WORK INSTRUCTIONS - If a line of the records contains the word "global", list it.
====== RECORDS FOR THIS EXERCISE
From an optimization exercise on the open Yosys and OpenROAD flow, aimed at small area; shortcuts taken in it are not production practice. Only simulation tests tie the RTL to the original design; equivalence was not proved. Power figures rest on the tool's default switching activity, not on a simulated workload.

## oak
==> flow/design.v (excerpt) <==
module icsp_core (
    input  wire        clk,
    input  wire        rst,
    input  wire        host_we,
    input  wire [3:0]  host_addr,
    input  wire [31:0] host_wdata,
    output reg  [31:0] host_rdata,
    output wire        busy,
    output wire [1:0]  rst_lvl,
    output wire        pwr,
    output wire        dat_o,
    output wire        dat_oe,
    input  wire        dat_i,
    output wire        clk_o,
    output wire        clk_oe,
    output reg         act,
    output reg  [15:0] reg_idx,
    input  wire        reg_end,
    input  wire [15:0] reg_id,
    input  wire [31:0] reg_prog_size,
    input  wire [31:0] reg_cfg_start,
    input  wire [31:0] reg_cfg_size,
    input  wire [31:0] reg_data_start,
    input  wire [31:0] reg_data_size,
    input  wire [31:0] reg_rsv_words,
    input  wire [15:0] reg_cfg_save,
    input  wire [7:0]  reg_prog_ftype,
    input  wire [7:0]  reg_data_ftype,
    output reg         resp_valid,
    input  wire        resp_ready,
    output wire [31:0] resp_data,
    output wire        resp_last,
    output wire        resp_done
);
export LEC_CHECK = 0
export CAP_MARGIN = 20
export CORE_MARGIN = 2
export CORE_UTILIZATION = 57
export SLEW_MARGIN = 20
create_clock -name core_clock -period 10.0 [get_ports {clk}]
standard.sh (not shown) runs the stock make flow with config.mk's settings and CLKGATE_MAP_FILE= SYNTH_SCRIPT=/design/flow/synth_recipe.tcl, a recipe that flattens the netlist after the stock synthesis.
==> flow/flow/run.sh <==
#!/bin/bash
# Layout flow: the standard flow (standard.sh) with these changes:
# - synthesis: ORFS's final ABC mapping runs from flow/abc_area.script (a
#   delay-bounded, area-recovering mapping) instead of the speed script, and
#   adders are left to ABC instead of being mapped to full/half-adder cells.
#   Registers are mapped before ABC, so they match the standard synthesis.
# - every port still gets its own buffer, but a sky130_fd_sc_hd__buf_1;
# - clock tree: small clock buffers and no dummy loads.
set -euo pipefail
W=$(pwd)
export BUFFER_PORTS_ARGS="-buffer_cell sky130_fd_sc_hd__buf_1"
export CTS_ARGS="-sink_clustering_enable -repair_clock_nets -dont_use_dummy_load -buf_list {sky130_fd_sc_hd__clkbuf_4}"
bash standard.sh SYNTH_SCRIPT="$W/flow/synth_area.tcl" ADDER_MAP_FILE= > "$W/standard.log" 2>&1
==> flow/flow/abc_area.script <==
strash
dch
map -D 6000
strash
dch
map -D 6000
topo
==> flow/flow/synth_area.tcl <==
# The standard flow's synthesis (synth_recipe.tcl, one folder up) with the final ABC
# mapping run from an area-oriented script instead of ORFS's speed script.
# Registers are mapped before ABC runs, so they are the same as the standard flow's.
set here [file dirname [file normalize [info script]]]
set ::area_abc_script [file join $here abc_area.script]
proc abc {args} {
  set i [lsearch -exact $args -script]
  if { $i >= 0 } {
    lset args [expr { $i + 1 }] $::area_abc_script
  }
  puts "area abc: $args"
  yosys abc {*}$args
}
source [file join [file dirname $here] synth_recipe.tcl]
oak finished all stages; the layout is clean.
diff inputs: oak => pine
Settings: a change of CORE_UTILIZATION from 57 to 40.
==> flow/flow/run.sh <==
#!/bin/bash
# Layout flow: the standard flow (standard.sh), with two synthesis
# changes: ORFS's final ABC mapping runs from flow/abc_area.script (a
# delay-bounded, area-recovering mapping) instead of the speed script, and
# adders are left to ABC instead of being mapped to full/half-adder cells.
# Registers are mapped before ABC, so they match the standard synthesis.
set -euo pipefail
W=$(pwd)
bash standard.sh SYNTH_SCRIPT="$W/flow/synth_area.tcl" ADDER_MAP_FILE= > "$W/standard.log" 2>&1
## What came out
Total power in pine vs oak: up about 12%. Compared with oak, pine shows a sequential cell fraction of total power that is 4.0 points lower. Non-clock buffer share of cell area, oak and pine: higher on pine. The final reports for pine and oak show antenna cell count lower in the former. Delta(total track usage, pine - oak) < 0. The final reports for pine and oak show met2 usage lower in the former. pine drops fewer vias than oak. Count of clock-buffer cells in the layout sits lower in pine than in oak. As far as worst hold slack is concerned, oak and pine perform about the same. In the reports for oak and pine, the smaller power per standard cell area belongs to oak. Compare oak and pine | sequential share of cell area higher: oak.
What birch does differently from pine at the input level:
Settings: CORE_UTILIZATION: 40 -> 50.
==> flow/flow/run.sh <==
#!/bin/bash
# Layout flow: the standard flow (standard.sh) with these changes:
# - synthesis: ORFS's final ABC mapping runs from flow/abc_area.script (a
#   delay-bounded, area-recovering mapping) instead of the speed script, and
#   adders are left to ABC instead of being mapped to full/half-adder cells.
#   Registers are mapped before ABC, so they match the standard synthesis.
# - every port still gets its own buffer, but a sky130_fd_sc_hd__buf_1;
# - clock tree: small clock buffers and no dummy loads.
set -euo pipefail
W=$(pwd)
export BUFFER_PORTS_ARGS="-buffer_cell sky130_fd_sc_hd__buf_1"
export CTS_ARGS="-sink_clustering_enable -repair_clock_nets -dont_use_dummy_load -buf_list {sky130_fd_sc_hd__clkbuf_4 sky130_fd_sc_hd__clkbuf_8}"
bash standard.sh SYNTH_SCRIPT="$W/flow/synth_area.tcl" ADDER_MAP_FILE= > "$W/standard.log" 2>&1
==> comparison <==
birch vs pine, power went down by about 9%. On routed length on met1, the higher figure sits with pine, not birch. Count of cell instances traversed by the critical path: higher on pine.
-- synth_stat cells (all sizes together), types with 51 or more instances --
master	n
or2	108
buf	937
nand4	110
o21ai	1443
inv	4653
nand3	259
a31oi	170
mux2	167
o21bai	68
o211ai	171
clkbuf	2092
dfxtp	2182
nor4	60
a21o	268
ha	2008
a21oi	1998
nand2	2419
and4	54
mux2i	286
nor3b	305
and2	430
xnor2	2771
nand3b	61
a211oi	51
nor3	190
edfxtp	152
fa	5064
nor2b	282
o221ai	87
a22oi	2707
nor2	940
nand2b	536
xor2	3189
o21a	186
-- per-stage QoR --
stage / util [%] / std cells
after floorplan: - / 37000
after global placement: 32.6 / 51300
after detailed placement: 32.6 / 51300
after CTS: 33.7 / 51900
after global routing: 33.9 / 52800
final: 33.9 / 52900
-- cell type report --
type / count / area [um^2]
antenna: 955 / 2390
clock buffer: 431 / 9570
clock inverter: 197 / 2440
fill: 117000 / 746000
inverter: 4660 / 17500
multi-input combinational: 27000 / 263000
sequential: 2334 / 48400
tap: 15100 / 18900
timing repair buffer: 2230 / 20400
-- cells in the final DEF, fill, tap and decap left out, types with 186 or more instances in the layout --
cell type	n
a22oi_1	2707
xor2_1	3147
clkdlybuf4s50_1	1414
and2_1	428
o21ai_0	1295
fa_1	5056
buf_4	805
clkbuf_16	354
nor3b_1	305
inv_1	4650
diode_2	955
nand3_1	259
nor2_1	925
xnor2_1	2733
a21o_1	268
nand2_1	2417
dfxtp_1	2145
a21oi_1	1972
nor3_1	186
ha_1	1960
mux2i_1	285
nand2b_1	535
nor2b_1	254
============
EXPECTED OUTPUT -
after global placement: 32.6 / 51300
after global routing: 33.9 / 52800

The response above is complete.